(Collected data)
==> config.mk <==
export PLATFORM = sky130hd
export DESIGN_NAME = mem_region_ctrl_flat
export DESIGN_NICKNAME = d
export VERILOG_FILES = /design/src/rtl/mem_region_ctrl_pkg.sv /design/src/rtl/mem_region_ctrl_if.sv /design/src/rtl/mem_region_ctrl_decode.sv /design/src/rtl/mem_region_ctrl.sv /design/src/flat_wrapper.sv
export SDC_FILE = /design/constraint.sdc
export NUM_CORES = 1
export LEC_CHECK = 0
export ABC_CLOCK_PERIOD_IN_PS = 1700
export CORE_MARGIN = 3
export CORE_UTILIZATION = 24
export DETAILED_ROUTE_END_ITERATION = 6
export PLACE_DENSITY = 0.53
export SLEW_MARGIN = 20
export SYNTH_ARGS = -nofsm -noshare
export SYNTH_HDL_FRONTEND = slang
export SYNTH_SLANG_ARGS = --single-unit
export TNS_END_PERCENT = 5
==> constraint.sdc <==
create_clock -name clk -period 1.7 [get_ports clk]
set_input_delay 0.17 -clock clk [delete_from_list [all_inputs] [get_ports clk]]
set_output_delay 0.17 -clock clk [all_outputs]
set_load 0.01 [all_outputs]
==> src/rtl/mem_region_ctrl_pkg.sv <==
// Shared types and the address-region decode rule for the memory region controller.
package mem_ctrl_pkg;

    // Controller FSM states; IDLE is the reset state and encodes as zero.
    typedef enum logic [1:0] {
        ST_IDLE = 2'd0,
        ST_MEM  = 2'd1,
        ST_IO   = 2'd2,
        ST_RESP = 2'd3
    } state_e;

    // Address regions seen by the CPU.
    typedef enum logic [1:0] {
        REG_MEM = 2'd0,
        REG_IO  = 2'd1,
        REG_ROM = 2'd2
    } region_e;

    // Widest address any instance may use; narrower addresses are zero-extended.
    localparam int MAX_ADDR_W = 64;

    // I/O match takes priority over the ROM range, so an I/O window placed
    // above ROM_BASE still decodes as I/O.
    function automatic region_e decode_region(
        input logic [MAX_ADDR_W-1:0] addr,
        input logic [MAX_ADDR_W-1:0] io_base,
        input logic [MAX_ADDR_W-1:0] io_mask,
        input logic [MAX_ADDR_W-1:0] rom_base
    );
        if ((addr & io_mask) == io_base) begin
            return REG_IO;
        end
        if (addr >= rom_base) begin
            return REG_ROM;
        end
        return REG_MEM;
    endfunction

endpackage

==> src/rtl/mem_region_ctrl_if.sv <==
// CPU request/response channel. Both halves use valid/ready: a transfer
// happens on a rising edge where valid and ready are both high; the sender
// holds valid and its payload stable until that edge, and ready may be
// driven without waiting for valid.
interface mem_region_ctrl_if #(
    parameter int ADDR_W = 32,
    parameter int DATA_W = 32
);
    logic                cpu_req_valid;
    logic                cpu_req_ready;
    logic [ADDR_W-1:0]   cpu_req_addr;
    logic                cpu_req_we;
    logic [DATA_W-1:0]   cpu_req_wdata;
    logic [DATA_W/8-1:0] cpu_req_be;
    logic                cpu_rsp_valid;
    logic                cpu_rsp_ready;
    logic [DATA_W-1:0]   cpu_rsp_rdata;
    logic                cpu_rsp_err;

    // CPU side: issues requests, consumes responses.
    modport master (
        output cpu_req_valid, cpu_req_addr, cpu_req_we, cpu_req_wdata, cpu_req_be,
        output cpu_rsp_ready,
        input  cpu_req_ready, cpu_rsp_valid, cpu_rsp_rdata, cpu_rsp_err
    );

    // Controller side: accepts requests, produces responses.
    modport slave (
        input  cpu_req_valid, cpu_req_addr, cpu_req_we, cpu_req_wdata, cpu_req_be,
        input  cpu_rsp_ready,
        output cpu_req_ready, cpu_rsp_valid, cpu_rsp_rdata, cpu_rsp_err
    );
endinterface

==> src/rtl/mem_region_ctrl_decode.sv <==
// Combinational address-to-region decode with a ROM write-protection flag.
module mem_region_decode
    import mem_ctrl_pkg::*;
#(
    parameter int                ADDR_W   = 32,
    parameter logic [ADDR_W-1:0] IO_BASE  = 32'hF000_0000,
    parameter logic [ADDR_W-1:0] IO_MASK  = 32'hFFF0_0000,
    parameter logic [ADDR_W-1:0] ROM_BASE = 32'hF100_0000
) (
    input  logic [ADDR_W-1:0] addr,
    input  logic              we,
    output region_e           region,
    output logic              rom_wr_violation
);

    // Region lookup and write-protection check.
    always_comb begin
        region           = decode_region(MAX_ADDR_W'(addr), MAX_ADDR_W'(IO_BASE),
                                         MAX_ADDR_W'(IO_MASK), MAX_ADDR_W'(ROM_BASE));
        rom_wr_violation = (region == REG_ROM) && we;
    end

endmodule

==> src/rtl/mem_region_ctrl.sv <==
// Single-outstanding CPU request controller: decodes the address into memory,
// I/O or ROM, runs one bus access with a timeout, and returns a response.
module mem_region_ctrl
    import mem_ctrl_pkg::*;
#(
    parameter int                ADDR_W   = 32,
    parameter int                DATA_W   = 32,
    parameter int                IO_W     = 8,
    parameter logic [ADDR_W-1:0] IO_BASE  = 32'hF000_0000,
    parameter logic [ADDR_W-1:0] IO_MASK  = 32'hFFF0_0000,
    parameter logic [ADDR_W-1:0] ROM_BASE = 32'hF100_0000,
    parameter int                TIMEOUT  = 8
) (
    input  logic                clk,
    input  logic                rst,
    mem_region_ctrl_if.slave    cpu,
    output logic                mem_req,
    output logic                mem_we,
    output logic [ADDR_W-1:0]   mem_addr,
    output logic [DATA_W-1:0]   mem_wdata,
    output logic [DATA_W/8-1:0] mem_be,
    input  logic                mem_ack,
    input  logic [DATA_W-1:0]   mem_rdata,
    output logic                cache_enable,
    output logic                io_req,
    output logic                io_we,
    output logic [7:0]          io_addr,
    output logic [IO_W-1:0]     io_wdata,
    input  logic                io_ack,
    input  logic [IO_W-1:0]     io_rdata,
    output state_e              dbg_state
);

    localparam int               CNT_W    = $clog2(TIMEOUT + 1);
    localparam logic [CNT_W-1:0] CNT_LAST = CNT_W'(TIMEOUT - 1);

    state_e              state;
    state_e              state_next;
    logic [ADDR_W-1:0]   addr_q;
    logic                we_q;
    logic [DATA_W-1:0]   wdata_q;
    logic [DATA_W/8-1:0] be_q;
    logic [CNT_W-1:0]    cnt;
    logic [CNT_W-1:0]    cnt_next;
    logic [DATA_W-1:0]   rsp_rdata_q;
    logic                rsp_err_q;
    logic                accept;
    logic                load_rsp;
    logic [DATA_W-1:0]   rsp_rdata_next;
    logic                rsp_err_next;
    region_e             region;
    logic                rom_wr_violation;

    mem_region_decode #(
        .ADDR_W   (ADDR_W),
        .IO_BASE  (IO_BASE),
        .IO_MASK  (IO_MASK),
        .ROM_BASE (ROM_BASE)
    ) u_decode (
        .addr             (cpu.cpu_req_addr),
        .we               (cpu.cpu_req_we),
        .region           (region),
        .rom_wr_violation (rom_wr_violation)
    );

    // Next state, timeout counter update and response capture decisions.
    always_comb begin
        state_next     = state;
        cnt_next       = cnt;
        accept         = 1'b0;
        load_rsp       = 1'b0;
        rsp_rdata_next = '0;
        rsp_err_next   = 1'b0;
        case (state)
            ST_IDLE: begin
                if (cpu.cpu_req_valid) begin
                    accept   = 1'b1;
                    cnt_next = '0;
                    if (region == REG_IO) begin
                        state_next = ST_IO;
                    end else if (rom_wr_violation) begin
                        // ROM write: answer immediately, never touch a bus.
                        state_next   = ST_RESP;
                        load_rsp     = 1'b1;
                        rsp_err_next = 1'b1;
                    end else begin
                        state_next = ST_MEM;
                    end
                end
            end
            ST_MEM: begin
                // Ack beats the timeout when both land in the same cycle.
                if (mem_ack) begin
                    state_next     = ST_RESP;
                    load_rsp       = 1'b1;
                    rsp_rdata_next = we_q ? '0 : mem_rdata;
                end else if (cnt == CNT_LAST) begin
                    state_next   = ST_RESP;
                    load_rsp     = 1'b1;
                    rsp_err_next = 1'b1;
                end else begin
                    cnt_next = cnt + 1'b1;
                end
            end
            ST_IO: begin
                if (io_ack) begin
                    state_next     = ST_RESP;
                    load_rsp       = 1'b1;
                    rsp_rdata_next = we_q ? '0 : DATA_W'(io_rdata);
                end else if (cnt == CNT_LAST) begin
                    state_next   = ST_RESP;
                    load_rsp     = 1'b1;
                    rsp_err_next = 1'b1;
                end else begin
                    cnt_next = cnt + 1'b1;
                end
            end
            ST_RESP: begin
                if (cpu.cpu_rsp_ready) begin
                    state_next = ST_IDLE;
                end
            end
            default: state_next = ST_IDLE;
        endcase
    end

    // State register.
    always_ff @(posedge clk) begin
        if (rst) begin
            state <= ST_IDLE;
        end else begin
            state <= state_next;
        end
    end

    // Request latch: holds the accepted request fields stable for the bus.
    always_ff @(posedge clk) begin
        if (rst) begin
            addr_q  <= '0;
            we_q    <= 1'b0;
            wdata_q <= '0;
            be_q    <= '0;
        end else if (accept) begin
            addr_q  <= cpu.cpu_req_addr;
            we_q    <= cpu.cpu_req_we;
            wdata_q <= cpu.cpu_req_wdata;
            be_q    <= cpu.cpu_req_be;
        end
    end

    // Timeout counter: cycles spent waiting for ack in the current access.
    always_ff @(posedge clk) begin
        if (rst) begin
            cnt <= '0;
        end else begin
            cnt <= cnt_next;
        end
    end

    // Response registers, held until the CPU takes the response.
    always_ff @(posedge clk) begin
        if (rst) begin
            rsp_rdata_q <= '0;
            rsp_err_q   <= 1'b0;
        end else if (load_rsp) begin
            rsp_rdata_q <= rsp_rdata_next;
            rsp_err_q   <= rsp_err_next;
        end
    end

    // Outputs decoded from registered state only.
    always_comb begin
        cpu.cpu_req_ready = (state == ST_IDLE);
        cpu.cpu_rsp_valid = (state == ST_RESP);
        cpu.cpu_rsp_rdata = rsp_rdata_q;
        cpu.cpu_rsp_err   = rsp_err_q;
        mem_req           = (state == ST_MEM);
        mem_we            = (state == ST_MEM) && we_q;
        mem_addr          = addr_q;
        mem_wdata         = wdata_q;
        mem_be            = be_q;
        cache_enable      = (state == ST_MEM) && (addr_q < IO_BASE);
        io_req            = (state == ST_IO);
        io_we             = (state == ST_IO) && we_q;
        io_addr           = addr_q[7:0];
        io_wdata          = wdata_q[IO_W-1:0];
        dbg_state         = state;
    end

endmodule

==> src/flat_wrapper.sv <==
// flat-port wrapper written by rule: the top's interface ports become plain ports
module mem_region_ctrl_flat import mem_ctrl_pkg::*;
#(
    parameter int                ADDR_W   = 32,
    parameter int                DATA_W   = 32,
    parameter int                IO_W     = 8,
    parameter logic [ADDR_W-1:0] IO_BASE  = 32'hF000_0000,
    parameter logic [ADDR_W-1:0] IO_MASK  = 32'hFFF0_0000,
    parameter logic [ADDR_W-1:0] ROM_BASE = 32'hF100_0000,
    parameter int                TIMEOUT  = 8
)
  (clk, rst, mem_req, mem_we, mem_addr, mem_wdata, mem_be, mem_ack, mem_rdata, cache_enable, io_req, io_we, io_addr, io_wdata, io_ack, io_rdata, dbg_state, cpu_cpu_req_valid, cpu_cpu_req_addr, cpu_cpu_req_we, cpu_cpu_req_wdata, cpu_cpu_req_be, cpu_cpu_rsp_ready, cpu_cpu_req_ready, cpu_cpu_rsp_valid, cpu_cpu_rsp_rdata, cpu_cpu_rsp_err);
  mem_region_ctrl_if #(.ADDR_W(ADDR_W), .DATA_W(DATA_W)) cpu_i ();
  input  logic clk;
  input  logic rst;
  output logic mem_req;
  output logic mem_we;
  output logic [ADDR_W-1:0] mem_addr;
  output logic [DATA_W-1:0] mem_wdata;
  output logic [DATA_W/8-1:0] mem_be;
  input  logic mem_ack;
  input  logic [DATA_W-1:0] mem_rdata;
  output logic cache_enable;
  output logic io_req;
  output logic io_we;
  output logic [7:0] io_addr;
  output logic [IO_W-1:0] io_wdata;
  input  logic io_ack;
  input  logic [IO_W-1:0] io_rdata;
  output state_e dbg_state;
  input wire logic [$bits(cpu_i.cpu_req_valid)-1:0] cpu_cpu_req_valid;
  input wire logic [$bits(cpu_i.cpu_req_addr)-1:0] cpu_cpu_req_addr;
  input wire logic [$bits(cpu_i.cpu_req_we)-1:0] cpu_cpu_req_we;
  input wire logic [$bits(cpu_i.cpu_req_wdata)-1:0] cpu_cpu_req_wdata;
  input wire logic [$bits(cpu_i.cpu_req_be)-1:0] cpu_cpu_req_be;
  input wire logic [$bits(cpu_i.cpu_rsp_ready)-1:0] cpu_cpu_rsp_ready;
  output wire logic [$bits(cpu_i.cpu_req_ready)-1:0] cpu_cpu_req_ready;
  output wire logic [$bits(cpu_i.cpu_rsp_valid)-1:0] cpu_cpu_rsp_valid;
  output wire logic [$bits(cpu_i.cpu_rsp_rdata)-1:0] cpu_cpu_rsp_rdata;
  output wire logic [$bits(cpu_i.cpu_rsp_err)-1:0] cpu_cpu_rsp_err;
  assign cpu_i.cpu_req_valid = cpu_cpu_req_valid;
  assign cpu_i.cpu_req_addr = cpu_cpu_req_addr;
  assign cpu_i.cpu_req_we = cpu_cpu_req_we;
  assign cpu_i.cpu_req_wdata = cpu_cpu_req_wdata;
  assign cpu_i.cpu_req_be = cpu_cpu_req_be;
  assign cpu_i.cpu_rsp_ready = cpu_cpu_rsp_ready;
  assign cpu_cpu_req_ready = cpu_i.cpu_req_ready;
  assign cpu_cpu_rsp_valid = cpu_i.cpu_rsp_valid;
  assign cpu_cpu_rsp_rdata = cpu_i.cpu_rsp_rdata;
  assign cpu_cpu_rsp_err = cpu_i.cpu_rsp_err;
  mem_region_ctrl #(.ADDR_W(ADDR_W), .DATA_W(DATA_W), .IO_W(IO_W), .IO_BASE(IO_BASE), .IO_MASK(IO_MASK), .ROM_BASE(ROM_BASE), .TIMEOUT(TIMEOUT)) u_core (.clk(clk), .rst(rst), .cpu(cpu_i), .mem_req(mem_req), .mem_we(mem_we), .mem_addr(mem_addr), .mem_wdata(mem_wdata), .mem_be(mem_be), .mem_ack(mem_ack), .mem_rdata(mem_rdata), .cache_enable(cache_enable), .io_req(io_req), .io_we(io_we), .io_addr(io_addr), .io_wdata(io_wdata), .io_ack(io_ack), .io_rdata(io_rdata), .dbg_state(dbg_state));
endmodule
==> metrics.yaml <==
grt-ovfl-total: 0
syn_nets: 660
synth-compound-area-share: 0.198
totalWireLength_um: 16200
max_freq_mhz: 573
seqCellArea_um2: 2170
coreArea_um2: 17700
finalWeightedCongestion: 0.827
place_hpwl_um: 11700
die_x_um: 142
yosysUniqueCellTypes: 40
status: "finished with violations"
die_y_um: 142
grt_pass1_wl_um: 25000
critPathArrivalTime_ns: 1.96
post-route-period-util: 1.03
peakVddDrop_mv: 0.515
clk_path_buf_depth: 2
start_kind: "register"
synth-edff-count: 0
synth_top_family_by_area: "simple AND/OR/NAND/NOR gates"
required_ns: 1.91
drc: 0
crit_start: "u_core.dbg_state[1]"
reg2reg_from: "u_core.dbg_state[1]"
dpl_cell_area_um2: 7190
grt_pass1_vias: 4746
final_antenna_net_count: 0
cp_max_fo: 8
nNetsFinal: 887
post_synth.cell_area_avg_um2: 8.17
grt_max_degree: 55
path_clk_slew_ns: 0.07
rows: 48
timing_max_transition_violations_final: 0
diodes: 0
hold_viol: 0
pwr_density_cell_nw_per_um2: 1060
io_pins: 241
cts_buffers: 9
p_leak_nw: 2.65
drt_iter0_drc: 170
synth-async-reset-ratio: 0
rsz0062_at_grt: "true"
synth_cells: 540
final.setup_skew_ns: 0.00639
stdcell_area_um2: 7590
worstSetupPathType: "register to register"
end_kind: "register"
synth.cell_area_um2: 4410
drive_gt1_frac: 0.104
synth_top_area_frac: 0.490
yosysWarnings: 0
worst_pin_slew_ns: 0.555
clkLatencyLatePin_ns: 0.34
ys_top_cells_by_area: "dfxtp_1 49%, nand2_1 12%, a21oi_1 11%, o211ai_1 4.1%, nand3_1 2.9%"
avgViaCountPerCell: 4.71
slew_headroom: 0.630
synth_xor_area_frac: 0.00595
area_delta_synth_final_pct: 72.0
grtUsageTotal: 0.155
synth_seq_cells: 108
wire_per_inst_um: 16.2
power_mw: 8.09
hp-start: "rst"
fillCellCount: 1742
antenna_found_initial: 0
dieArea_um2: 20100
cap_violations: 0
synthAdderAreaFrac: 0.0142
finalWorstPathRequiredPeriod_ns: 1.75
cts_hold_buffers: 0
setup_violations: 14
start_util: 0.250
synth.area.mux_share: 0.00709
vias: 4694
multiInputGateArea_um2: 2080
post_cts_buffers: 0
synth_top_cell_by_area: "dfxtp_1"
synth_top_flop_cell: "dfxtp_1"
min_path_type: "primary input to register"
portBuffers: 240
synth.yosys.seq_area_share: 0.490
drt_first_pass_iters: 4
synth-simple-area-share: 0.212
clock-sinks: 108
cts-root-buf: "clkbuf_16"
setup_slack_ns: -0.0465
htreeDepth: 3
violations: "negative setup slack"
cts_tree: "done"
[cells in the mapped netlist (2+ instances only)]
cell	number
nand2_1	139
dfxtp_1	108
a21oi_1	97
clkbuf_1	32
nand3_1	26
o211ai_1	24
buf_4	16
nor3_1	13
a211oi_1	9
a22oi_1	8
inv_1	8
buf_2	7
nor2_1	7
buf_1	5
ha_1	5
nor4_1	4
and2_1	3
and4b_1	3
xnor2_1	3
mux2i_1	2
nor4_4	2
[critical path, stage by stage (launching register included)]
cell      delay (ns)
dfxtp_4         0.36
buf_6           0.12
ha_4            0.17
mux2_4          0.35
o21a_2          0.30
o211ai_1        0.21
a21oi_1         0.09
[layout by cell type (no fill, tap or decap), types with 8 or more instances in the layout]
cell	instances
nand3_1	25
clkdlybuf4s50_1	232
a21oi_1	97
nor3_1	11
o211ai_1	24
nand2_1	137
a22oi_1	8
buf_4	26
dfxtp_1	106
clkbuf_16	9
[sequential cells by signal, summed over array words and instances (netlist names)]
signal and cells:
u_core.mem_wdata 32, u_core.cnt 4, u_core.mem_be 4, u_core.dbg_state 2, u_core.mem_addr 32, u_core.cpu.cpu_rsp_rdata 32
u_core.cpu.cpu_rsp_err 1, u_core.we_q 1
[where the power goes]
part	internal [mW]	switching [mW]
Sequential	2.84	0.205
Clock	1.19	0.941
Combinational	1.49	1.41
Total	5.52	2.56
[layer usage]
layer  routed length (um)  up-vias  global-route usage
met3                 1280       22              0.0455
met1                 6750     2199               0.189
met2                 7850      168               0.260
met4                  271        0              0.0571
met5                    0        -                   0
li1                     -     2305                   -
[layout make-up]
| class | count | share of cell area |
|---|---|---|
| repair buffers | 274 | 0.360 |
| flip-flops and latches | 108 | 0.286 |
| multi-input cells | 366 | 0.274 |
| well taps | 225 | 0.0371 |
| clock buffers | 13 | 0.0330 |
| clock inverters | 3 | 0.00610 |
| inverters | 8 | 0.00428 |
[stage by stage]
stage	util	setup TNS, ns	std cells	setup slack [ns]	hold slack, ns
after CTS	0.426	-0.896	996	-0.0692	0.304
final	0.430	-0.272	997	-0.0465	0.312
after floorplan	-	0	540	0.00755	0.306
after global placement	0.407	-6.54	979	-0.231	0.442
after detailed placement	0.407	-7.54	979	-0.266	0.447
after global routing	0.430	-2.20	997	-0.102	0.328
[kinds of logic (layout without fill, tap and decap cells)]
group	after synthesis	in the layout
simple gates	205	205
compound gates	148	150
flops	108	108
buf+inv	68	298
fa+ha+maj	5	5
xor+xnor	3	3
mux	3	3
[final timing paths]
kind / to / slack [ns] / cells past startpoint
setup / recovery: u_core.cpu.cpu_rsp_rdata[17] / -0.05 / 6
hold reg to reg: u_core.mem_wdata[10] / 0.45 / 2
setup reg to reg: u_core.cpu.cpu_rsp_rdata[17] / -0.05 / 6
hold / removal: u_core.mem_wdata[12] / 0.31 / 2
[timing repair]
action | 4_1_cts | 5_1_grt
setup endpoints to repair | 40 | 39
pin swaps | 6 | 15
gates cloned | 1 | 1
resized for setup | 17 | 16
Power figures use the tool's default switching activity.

Assignment » An exact, complete copy of the lines above from the one with "output logic io_req;" through the one with "output wire logic [$bits(cpu_i.cpu_req_ready)-1:0]" is the whole answer.

Answer section »
  output logic io_req;
  output logic io_we;
  output logic [7:0] io_addr;
  output logic [IO_W-1:0] io_wdata;
  input  logic io_ack;
  input  logic [IO_W-1:0] io_rdata;
  output state_e dbg_state;
  input wire logic [$bits(cpu_i.cpu_req_valid)-1:0] cpu_cpu_req_valid;
  input wire logic [$bits(cpu_i.cpu_req_addr)-1:0] cpu_cpu_req_addr;
  input wire logic [$bits(cpu_i.cpu_req_we)-1:0] cpu_cpu_req_we;
  input wire logic [$bits(cpu_i.cpu_req_wdata)-1:0] cpu_cpu_req_wdata;
  input wire logic [$bits(cpu_i.cpu_req_be)-1:0] cpu_cpu_req_be;
  input wire logic [$bits(cpu_i.cpu_rsp_ready)-1:0] cpu_cpu_rsp_ready;
  output wire logic [$bits(cpu_i.cpu_req_ready)-1:0] cpu_cpu_req_ready;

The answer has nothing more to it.